If BlackBerry strikes a deal with another buyer before Nov. 4, it would owe a $157 million breakup fee to Fairfax. If Fairfax makes a definitive agreement with the smartphone maker, and a better offer comes in after the deadline, the fee would rise to about $262 million.

Watsa, 63, who founded Fairfax in 1985, makes contrarian bets that often pay off, including a stake in the Bank of Ireland that has risen 141 percent since Fairfax made the investment in July 2011. The offer to buy BlackBerry, which has lost more than 90 percent of its value since 2008, is his biggest publicly disclosed deal yet.

Shares Fall

With the bid deadline approaching, BlackBerry shares dropped 2 percent yesterday to $7.77, closing almost 14 percent below the offer. The shares have tumbled 35 percent this year as the company’s gamble on a new operating system failed to revive its fortunes. While that’s bad news for long-suffering shareholders, the slide has made the company even cheaper to those exploring a takeover.

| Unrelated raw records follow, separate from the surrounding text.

## src/hdl/vm_instruction_execute_defines.svh

```systemverilog
// Assertion macros shared by the execute unit RTL.
`ifndef VM_INSTRUCTION_EXECUTE_DEFINES_SVH
`define VM_INSTRUCTION_EXECUTE_DEFINES_SVH
`ifndef SYNTH
`define VMIE_ASSERT(lbl, cond) \
    lbl: assert property (@(posedge clk) disable iff (!rst_n) (cond)) \
        else $error("vmie: invariant violated");
`define VMIE_ASSERT_IMP(lbl, ante, cons) \
    lbl: assert property (@(posedge clk) disable iff (!rst_n) (ante) |-> (cons)) \
        else $error("vmie: same-cycle implication violated");
`define VMIE_ASSERT_NXT(lbl, ante, cons) \
    lbl: assert property (@(posedge clk) disable iff (!rst_n) (ante) |=> (cons)) \
        else $error("vmie: next-cycle implication violated");
`else
`define VMIE_ASSERT(lbl, cond)
`define VMIE_ASSERT_IMP(lbl, ante, cons)
`define VMIE_ASSERT_NXT(lbl, ante, cons)
`endif
`endif

```

## src/hdl/vmie_pkg.sv

```systemverilog
// Types, operation codes and helper functions of the execute unit.
`default_nettype none
package vmie_pkg;

    localparam logic [4:0] CMD_COPY  = 5'd0;
    localparam logic [4:0] CMD_EQ    = 5'd1;
    localparam logic [4:0] CMD_NE    = 5'd2;
    localparam logic [4:0] CMD_LT    = 5'd3;
    localparam logic [4:0] CMD_GE    = 5'd4;
    localparam logic [4:0] CMD_LE    = 5'd5;
    localparam logic [4:0] CMD_GT    = 5'd6;
    localparam logic [4:0] CMD_ADD   = 5'd7;
    localparam logic [4:0] CMD_SUB   = 5'd8;
    localparam logic [4:0] CMD_MUL   = 5'd9;
    localparam logic [4:0] CMD_DIV   = 5'd10;
    localparam logic [4:0] CMD_MOD   = 5'd11;
    localparam logic [4:0] CMD_AND   = 5'd12;
    localparam logic [4:0] CMD_SHR   = 5'd13;
    localparam logic [4:0] CMD_INC   = 5'd14;
    localparam logic [4:0] CMD_NEG   = 5'd15;
    localparam logic [4:0] CMD_GOTO  = 5'd16;
    localparam logic [4:0] CMD_JEQ   = 5'd17;
    localparam logic [4:0] CMD_JNE   = 5'd18;
    localparam logic [4:0] CMD_JLT   = 5'd19;
    localparam logic [4:0] CMD_JGE   = 5'd20;
    localparam logic [4:0] CMD_JLE   = 5'd21;
    localparam logic [4:0] CMD_JGT   = 5'd22;
    localparam logic [4:0] CMD_LOOP  = 5'd23;
    localparam logic [4:0] CMD_PRINT = 5'd24;
    localparam logic [4:0] CMD_NOP   = 5'd25;
    localparam logic [4:0] CMD_END   = 5'd26;
    localparam logic [4:0] CMD_LDI   = 5'd27;

    localparam logic [2:0] COND_EQ = 3'd0;
    localparam logic [2:0] COND_NE = 3'd1;
    localparam logic [2:0] COND_LT = 3'd2;
    localparam logic [2:0] COND_GE = 3'd3;
    localparam logic [2:0] COND_LE = 3'd4;

    // Remainder width: holds twice the largest modulus (program depth up to 131072).
    localparam int RW = 18;

    typedef struct packed {
        logic [4:0]         command;
        logic [7:0]         dest_index;
        logic [7:0]         src_a_index;
        logic [7:0]         src_b_index;
        logic [10:0]        jump_target;
        logic [10:0]        current_pc;
        logic signed [31:0] immediate_value;
    } vmie_in_t;

    typedef struct packed {
        logic [10:0]        next_pc;
        logic               print_valid;
        logic signed [31:0] print_value;
        logic               halted;
        logic               divide_error;
    } vmie_out_t;

    // Classified item as queued between front and back.
    typedef struct packed {
        logic [4:0]  cmd;
        logic [7:0]  dest;
        logic [7:0]  rd_a;
        logic [7:0]  rd_b;
        logic [7:0]  src_a;
        logic [10:0] target;
        logic [10:0] pc;
        logic [10:0] fall_pc;
        logic [31:0] imm;
    } vmie_entry_t;

    // Six restoring remainder steps: fold six more bits into r modulo m.
    function automatic logic [RW-1:0] mod_bits(input logic [RW-1:0] r,
                                               input logic [5:0] bits,
                                               input logic [RW-1:0] m);
        logic [RW-1:0] acc;
        acc = r;
        for (int k = 5; k >= 0; k--) begin
            acc = {acc[RW-2:0], bits[k]};
            if (acc >= m) begin
                acc = acc - m;
            end
        end
        return acc;
    endfunction

    function automatic logic cond_true(input logic [2:0] sel,
                                       input logic [31:0] a,
                                       input logic [31:0] b);
        logic res;
        case (sel)
            COND_EQ: res = (a == b);
            COND_NE: res = (a != b);
            COND_LT: res = ($signed(a) < $signed(b));
            COND_GE: res = !($signed(a) < $signed(b));
            COND_LE: res = !($signed(b) < $signed(a));
            default: res = ($signed(b) < $signed(a));
        endcase
        return res;
    endfunction

endpackage
`default_nettype wire

```

## src/hdl/vmie_front.sv

```systemverilog
// Front end: accepts an item, reduces indices and addresses, classifies it.
`default_nettype none
module vmie_front #(
    parameter int VAR_COUNT  = 256,
    parameter int PROG_DEPTH = 2048
) (
    input  wire logic                  clk,
    input  wire logic                  rst_n,
    input  wire logic                  start,
    input  wire vmie_pkg::vmie_in_t    item,
    output logic                       busy,
    input  wire logic                  q_full,
    output logic                       q_push,
    output vmie_pkg::vmie_entry_t      q_entry
);
    import vmie_pkg::*;

    typedef enum logic {F_IDLE, F_FIN} fstate_t;

    localparam logic [RW-1:0] VMOD = RW'(VAR_COUNT);
    localparam logic [RW-1:0] PMOD = RW'(PROG_DEPTH);

    fstate_t       state_reg, state_next;
    vmie_in_t      item_reg, item_next;
    logic [RW-1:0] rd_reg, rd_next, ra_reg, ra_next, rb_reg, rb_next;
    logic [RW-1:0] rt_reg, rt_next, rp_reg, rp_next;
    logic [11:0]   pc_inc;
    logic [11:0]   pc_inc_reg, pc_inc_next;
    logic [RW-1:0] d_fin, a_fin, b_fin, t_fin, p_fin;
    logic [4:0]    cmd_cls;

    assign busy   = (state_reg != F_IDLE) || q_full;
    assign pc_inc = {1'b0, item.current_pc} + 12'd1;

    // Bits above the low six of each value are folded on acceptance, the rest next cycle.
    always_comb
    begin
        state_next  = state_reg;
        item_next   = item_reg;
        rd_next     = rd_reg;
        ra_next     = ra_reg;
        rb_next     = rb_reg;
        rt_next     = rt_reg;
        rp_next     = rp_reg;
        pc_inc_next = pc_inc_reg;
        case (state_reg)
            F_IDLE:
            begin
                if (start && !busy)
                begin
                    item_next   = item;
                    rd_next     = mod_bits('0, {4'b0, item.dest_index[7:6]}, VMOD);
                    ra_next     = mod_bits('0, {4'b0, item.src_a_index[7:6]}, VMOD);
                    rb_next     = mod_bits('0, {4'b0, item.src_b_index[7:6]}, VMOD);
                    rt_next     = mod_bits('0, {1'b0, item.jump_target[10:6]}, PMOD);
                    rp_next     = mod_bits('0, pc_inc[11:6], PMOD);
                    pc_inc_next = pc_inc;
                    state_next  = F_FIN;
                end
            end
            F_FIN:
            begin
                if (!q_full)
                begin
                    state_next = F_IDLE;
                end
            end
            default: state_next = F_IDLE;
        endcase
    end

    always_ff @(posedge clk or negedge rst_n)
    begin
        if (!rst_n)
        begin
            state_reg <= F_IDLE;
        end
        else
        begin
            state_reg <= state_next;
        end
    end

    always_ff @(posedge clk)
    begin
        item_reg   <= item_next;
        rd_reg     <= rd_next;
        ra_reg     <= ra_next;
        rb_reg     <= rb_next;
        rt_reg     <= rt_next;
        rp_reg     <= rp_next;
        pc_inc_reg <= pc_inc_next;
    end

    assign d_fin = mod_bits(rd_reg, item_reg.dest_index[5:0], VMOD);
    assign a_fin = mod_bits(ra_reg, item_reg.src_a_index[5:0], VMOD);
    assign b_fin = mod_bits(rb_reg, item_reg.src_b_index[5:0], VMOD);
    assign t_fin = mod_bits(rt_reg, item_reg.jump_target[5:0], PMOD);
    assign p_fin = mod_bits(rp_reg, pc_inc_reg[5:0], PMOD);

    // Unused codes behave as no-op.
    assign cmd_cls = (item_reg.command > CMD_LDI) ? CMD_NOP : item_reg.command;

    always_comb
    begin
        q_entry.cmd     = cmd_cls;
        q_entry.dest    = d_fin[7:0];
        q_entry.src_a   = a_fin[7:0];
        q_entry.rd_b    = b_fin[7:0];
        q_entry.rd_a    = ((cmd_cls == CMD_INC) || (cmd_cls == CMD_PRINT)) ?
                          d_fin[7:0] : a_fin[7:0];
        q_entry.target  = t_fin[10:0];
        q_entry.fall_pc = p_fin[10:0];
        q_entry.pc      = item_reg.current_pc;
        q_entry.imm     = item_reg.immediate_value;
    end

    assign q_push = (state_reg == F_FIN) && !q_full;

endmodule
`default_nettype wire

```

## config.mk

```make
export PLATFORM = sky130hd
export DESIGN_NAME = vmie_front
export DESIGN_NICKNAME = d
export VERILOG_FILES = /design/src/hdl/vm_instruction_execute_defines.svh /design/src/hdl/vmie_pkg.sv /design/src/hdl/vmie_front.sv
export SDC_FILE = /design/constraint.sdc
export NUM_CORES = 1
export LEC_CHECK = 0
export BUFFER_PORTS_ARGS = -buffer_cell sky130_fd_sc_hd__buf_2
export CAP_MARGIN = 20
export CORE_MARGIN = 1
export CORE_UTILIZATION = 47
export CTS_BUF_LIST = sky130_fd_sc_hd__clkbuf_4 sky130_fd_sc_hd__clkbuf_8
export DETAILED_ROUTE_END_ITERATION = 7
export GPL_ROUTABILITY_DRIVEN = 0
export PLACE_DENSITY = 0.83
export SYNTH_ARGS = -nofsm -noshare
export SYNTH_HDL_FRONTEND = slang
export SYNTH_SLANG_ARGS = --single-unit
```

## constraint.sdc

```tcl
create_clock -name clk -period 5.6 [get_ports clk]
set_input_delay 0.84 -clock clk [delete_from_list [all_inputs] [get_ports clk]]
set_output_delay 0.84 -clock clk [all_outputs]
set_load 0.005 [all_outputs]
```

==> metrics.md, run 1 <==
| Metric | Value |
|---|---|
| Outcome | `finished, final reports clean` |
| Mapped Cells | `206` |
| Worst path max stage delay | `0.45 ns` |
| # Post-CTS Setup Buffers | `0` |
| Largest register FFs | `43` |
| Initial DRT Pass Iterations | `4` |
| Sink Count | `95` |
| Critical Path RT | `4.76 ns` |
| CTS Buf Count | `9` |
| FP Rows | `31` |
| CTS Root Cell | `clkbuf_8` |
| Final instance area | `0.00449 mm²` |
| Top cell type's share of synthesized area | `0.763` |
| Placed Cells | `427` |
| Final Hold Vio Count | `0` |
| Worst-Skew Late Latency | `0.34 ns` |
| R2R Path End | `q_entry[2]` |
| Final #Nets | `428` |
| # port buffers | `190` |
| Synth-to-Final Area Change | `21.4%` |
| Average cell area after synthesis | `18.0 µm²` |
| Htree depth | `3` |
| First-pass GRT wire length | `10.0 mm` |
| Largest net degree at the start of global routing | `96` |
| Clock skew | `0.00618 ns` |
| Post-Layout Cell Count | `443` |
| CP bufs+invs | `1` |
| Reg2Reg Depth | `4` |
| Crit path launch | `item_reg[80]` |
| Critical R2R Launch | `state_reg` |
| Synthesized cell area | `0.00370 mm²` |
| Number of distinct library cells after synthesis | `25` |
| Period minus WS final | `2.65 ns` |
| Hold_ws | `0.256 ns` |
| # diodes | `0` |
| Final Setup Violations | `0` |
| Count leader, synth | `edfxtp_1` |
| WL per Instance | `14.7 µm` |
| Remaining DRCs | `0` |
| Period utilization | `0.474` |
| CP max stage cell | `edfxtp_1` |
| Fin. max-slew vios | `0` |
| CTS tree | `yes` |
| Crit. End Element | `output port` |
| DP Wirelength | `4.83 mm` |
| Vias in the first global route | `2,078` |
| Initial Utilization | `0.497` |
| Register area share after synthesis | `0.770` |
| Crit path max fanout | `8` |
| Slew margin rel. | `0.687` |
| Synth async-reset ratio | `0.0105` |
| Max_cap viols | `0` |
| CP Launch Type | `flip-flop` |
| DIE HEIGHT | `90.7 µm` |
| Total grt overflow | `0` |
| Overall Global Routing Usage | `0.163` |
| Power per Cell Area | `303 mW/mm²` |
| Total Neg Setup Slack | `0 ns` |
| Main synth FF type | `edfxtp_1` |
| Fin worst setup slack | `2.95 ns` |
| Worst setup endpoint | `q_entry[82]` |
| Clock Path Buffers | `2` |
| Post-place setup slack | `2.92 ns` |
| DRT iter0 DRCs | `56` |
| Flop-to-flop setup slack | `3.69 ns` |
| Hold-fix buffers, CTS | `0` |
| Layout cells sized above 1 | `0.634` |
| Post-synth EDFFs | `94` |
| Post-CTS Resized | `0` |
| Leading area contributor after synthesis | `edfxtp_1` |
| Syn nets | `294` |
| Cell count along the critical path | `4` |
| DP Area | `0.00428 mm²` |
| Antenna viol nets, final | `0` |
| #FFs+latches synth | `95` |
| Setup CP Type | `flip-flop to output port` |
| Max IR drop VDD | `0.129 mV` |
| Routed Wire Length | `6.53 mm` |
| Worst-margin pin slew | `0.469 ns` |
| Die footprint | `0.00823 mm²` |
| Number of vias per cell | `4.59` |
| Crit path max-delay family | `flip-flops` |
| Pleak | `0.00188 µW` |
| Fmax | `377 MHz` |
| Initial antenna violation count | `0` |
| Fill count | `599` |
| RSZ-0062 raised after global routing | `no` |
| Area of the core | `0.00745 mm²` |
| Worst Path Arrival | `1.81 ns` |
| Die Wd | `90.7 µm` |
| I/O pins | `191` |
| Cell Chain, Critical Path | `and3b_1, o21ai_4, mux2_2, buf_2` |
| Hold Path Class | `input pin to asynchronous set/reset pin` |
| YS warnings | `0` |
| Synth area leaders | `edfxtp_1 (76%), buf_4 (14%), mux2_2 (2.1%)` |
| Most common library cells after synthesis | `edfxtp_1 (94), buf_4 (67), mux2_2 (7), xnor2_1 (7), nand3_1 (4)` |
| Vias | `2,035` |
| Clock Pin Slew Worst Setup and Hold Paths | `0.08 ns` |
-- worst reg2reg max path: stages (launching register included) --
cell and delay, ns:
dfrtp_1 0.39, or2_2 0.31, nor2_4 0.08, buf_4 0.42
buf_16 0.32
-- power by group --
| group | switching [µW] | internal, µW | total, µW |
|---|---|---|---|
| logic | 50.8 | 53.2 | 104 |
| registers | 9.47 | 821 | 830 |
| clock network | 212 | 213 | 425 |
| total | 273 | 1090 | 1360 |
-- how the worst min path moves through the flow --
stage / from / endpoint / slack (ns) / cells after the start
6_report: rst_n / state_reg / 0.26 / 1
5_1_grt: rst_n / state_reg / 0.24 / 1
4_1_cts: rst_n / state_reg / 0.24 / 1
3_5_place_dp: state_reg / state_reg / 0.49 / 1
3_3_place_gp: state_reg / state_reg / 0.47 / 1
2_1_floorplan: state_reg / state_reg / 0.46 / 1
-- cells in the final DEF (no fill, tap or decap), types with 2 or more instances in the layout --
cell      instances
clkbuf_8          9
clkbuf_4          2
xnor2_1           7
xor2_1            2
buf_2           190
and4_1            2
nand3_1           4
edfxtp_1         94
mux2_2            7
inv_1             2
clkinv_2          2
nor2b_1           2
nand4_1           2
nand2_1           2
-- per-stage QoR --
stage / power [µW] / utilization
2_1_floorplan: 905 / -
3_3_place_gp: 945 / 0.574
3_5_place_dp: 950 / 0.574
4_1_cts: 1370 / 0.599
5_1_grt: 1410 / 0.603
6_report: 1360 / 0.603
-- kinds of logic after synthesis --
| kind of cell | Yosys count | share of synthesized area |
|---|---|---|
| and+or+nand+nor | 19 | 0.0325 |
| adders and majority gates | 1 | 0.00338 |
| muxes | 8 | 0.0244 |
| DFF | 95 | 0.770 |
| buffers and inverters | 71 | 0.140 |
| AOI/OAI and AO/OA | 3 | 0.00846 |
| xor gates and xnor gates | 9 | 0.0213 |
-- cell type report --
| type | count | area [µm²] | area share |
|---|---|---|---|
| sequential | 95 | 2850 | 0.634 |
| timing repair buffer | 192 | 986 | 0.219 |
| clock inverter | 4 | 47.5 | 0.0106 |
| inverter | 2 | 7.51 | 0.00167 |
| multi-input combinational | 40 | 340 | 0.0758 |
| tap | 99 | 124 | 0.0276 |
| clock buffer | 11 | 139 | 0.0309 |
-- per-layer routing --
layer | global-route usage | up-vias | wire length [µm]
li1 | - | 943 | -
met1 | 0.166 | 964 | 2330
met2 | 0.289 | 113 | 3470
met3 | 0.0614 | 15 | 584
met4 | 0.0820 | 0 | 148
met5 | 0 | - | 0
Note: power is estimated with default switching activity, not from simulation.
==> run 2, diff against run 1 <==
- CORE_UTILIZATION: 47 -> 42
- PLACE_DENSITY: 0.83 -> 0.78
- clock period: 5.6 -> 2.24 ns (I/O delays scaled with it)
==> metrics.md, run 2 (synthesis gave the netlist of run 1 again) <==
| Metric | Value |
|---|---|
| # Post-CTS Setup Buffers | `0 (unchanged)` |
| Htree depth | `3 (unchanged)` |
| CP Launch Type | `flip-flop` |
| Worst-margin pin slew | `0.426 ns (-0.0427 ns)` |
| Worst-Skew Late Latency | `0.34 ns (about the same)` |
| Largest net degree at the start of global routing | `83 (-14%)` |
| CTS Root Cell | `clkbuf_8` |
| Total grt overflow | `0 (unchanged)` |
| Cell Chain, Critical Path | `and3b_1, o21ai_4, mux2_2, buf_2` |
| Initial DRT Pass Iterations | `4 (unchanged)` |
| Crit path max fanout | `8 (unchanged)` |
| Critical Path RT | `1.90 ns (-2.86 ns)` |
| Fill count | `717 (+20%)` |
| Met2 wire length | `3.46 mm (-0.37%)` |
| Antenna viol nets, final | `0 (unchanged)` |
| CTS tree | `yes` |
| Setup CP Type | `flip-flop to output port` |
| Storage element area | `0.00285 mm² (unchanged)` |
| Clock Pin Slew Worst Setup and Hold Paths | `0.09 ns (about the same)` |
| I/O pins | `191 (unchanged)` |
| Largest register FFs | `43 (unchanged)` |
| Placed Cells | `434 (+1.6%)` |
| Vias | `1,990 (-2.2%)` |
| Crit path max-delay family | `flip-flops` |
| Initial Utilization | `0.441 (-0.0554)` |
| CP max stage cell | `edfxtp_1` |
| Worst Hold Launch | `item[62]` |
| Number of vias per cell | `4.41 (-3.9%)` |
| Layout cells sized above 1 | `0.624 (-0.00944)` |
| Commonest non-fill, non-tap cell in the layout | `buf_2` |
| RSZ-0062 raised after global routing | `no` |
| Area of the core | `0.00838 mm² (+13%)` |
| Max Used Layer | `met4` |
| Overall Global Routing Usage | `0.137 (-0.0253)` |
| Die Wd | `95.8 µm (+5.7%)` |
| Die footprint | `0.00919 mm² (+12%)` |
| DRT iter0 DRCs | `29 (-48%)` |
| Fin. max-slew vios | `0 (unchanged)` |
| Slew margin rel. | `0.716 (+0.0285)` |
| DIE HEIGHT | `95.8 µm (+5.7%)` |
| Crit path launch | `item_reg[80]` |
| Max IR drop VDD | `0.370 mV (+190%)` |
| Worst path max stage delay | `0.44 ns (about the same)` |
| Vias in the first global route | `1,866 (-10%)` |
| Worst Path Arrival | `1.77 ns (-0.04 ns)` |
| Power per Cell Area | `733 mW/mm² (+140%)` |
| Tot Pwr | `3290 µW (+140%)` |
| Crit. End Element | `output port` |
| Multi-input logic area | `343 µm² (+0.74%)` |
| Post-Layout Cell Count | `451 (+1.8%)` |
| Outcome | `finished, final reports clean` |
| Hold-fix buffers, CTS | `1 (+1)` |
| Sink Count | `95 (unchanged)` |
| Clock Path Buffers | `2 (unchanged)` |
| WL per Instance | `14.7 µm (about the same)` |
| Layout Utilization | `0.535 (-0.0685)` |
| Clock skew | `0.00903 ns (+0.00286 ns)` |
| # diodes | `0 (unchanged)` |
| First-pass GRT wire length | `8.94 mm (-11%)` |
| Post-CTS Resized | `0 (unchanged)` |
| Routed Wire Length | `6.65 mm (+1.8%)` |
| Final Hold Vio Count | `0 (unchanged)` |
| Met1 WL | `2.42 mm (+4.1%)` |
| Pleak | `0.00186 µW (-0.90%)` |
| Most frequent cells in the layout | `buf_2 (190), edfxtp_1 (94), clkbuf_8 (9), xnor2_1 (7), mux2_2 (7)` |
| Initial antenna violation count | `0 (unchanged)` |
| Remaining DRCs | `0 (unchanged)` |
| Period utilization | `0.940` |
| # port buffers | `190 (unchanged)` |
| Max_cap viols | `0 (unchanged)` |
| CP bufs+invs | `1 (unchanged)` |
| Period minus WS final | `2.11 ns` |
| Final #Nets | `429 (+0.23%)` |
| CTS Buf Count | `9 (unchanged)` |
| Final Setup Violations | `0 (unchanged)` |
| FP Rows | `33 (+6.5%)` |
| Critical R2R Launch | `state_reg` |
| Met3 routed WL | `667 µm (+14%)` |
| Synth-to-Final Area Change | `21.2%` |
| Hold Path Class | `input pin to flip-flop` |
| DP Wirelength | `5.06 mm (+4.9%)` |
| Fmax | `475 MHz` |
| Hold_ws | `0.155 ns (-0.101 ns)` |
==> run 2: area by class of cell <==
| cell class | instances | share of cell area |
|---|---|---|
| inverters | 2 | 0.00168 |
| well taps | 105 | 0.0293 |
| flip-flops and latches | 95 | 0.635 |
| clock buffers | 9 | 0.0276 |
| repair buffers | 193 | 0.221 |
| multi-input cells | 40 | 0.0765 |
| clock inverters | 7 | 0.00893 |
==> run 2: path summary, 6_finish.rpt <==
kind	slack, ns	cells after the start	endpoint
max	0.13	4	q_entry[85]
min in group asynchronous	0.30	2	state_reg
min reg2reg	0.53	1	state_reg
max reg2reg	0.68	3	item_reg[80]
min	0.16	1	item_reg[62]
max in group asynchronous	1.85	2	state_reg
==> run 2: stage by stage <==
stage	setup WS, ns	TNS (ns)	instance area (µm²)
after floorplan	-0.205	-19.31	3710
after global routing	0.0451	0	4480
final	0.134	0	4480
after CTS	0.0852	0	4480
after detailed placement	0.484	0	4310
after global placement	0.534	0	4310
==> run 2: metal layers <==
layer | vias to the layer above | track usage
li1 | 944 | -
met1 | 934 | 0.135
met2 | 102 | 0.246
met3 | 10 | 0.0600
met4 | 0 | 0.0672
met5 | - | 0
==> run 2: power by group <==
| part | total (µW) | internal [µW] | switching [µW] | leakage, µW |
|---|---|---|---|---|
| Clock | 948 | 392 | 556 | 0.0000777 |
| Combinational | 261 | 134 | 127 | 0.000903 |
| Sequential | 2080 | 2050 | 24.0 | 0.000884 |
| Total | 3290 | 2580 | 707 | 0.00186 |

Lazaridis, who was co-chief executive officer of BlackBerry until last year, said Oct. 10 that he’d hired Goldman Sachs Group Inc. to help him explore a bid. He’s working on the effort withFregin, who used to run the company’s operations. The two men together own 8 percent of BlackBerry’s shares.

The company had been counting on the new lineup of BlackBerry 10 phones introduced in January to reinvigorate the struggling brand. Instead, the first of those new models, a touch-screen phone called the Z10, lacked distinguishing features or the variety of applications offered by Apple Inc. and Samsung Electronics Co. (005930)

Inventory Writedown

Sales continued to plunge. On Sept. 20, the company took a $960 million charge to write off unsold Z10 inventory and said it would cut a third of its workforce. Three days later, Fairfax, which owns 9.9 percent of BlackBerry, made its tentative offer.

BlackBerry has two sets of assets that have particular appeal. Its patent portfolio could fetch between $1.6 billion and $3 billion, according to a range of analysts from Raymond James Financial (RJF) and MDB Capital Group. Its enterprise business, which manages fleets of e-mail servers for its corporate and government customers, may fetch as much as $1.1 billion, according to Raymond James.

SAP AG (SAP) had been evaluating whether parts of the company, including the enterprise business, may be attractive, a person familiar with its interest said last month. SAP’s interest appears to have waned, however.

Werner Brandt, chief financial officer of the Walldorf, Germany-based company, told the Euro-am-Sonntag newspaper that BlackBerry “doesn’t fit in our strategy.”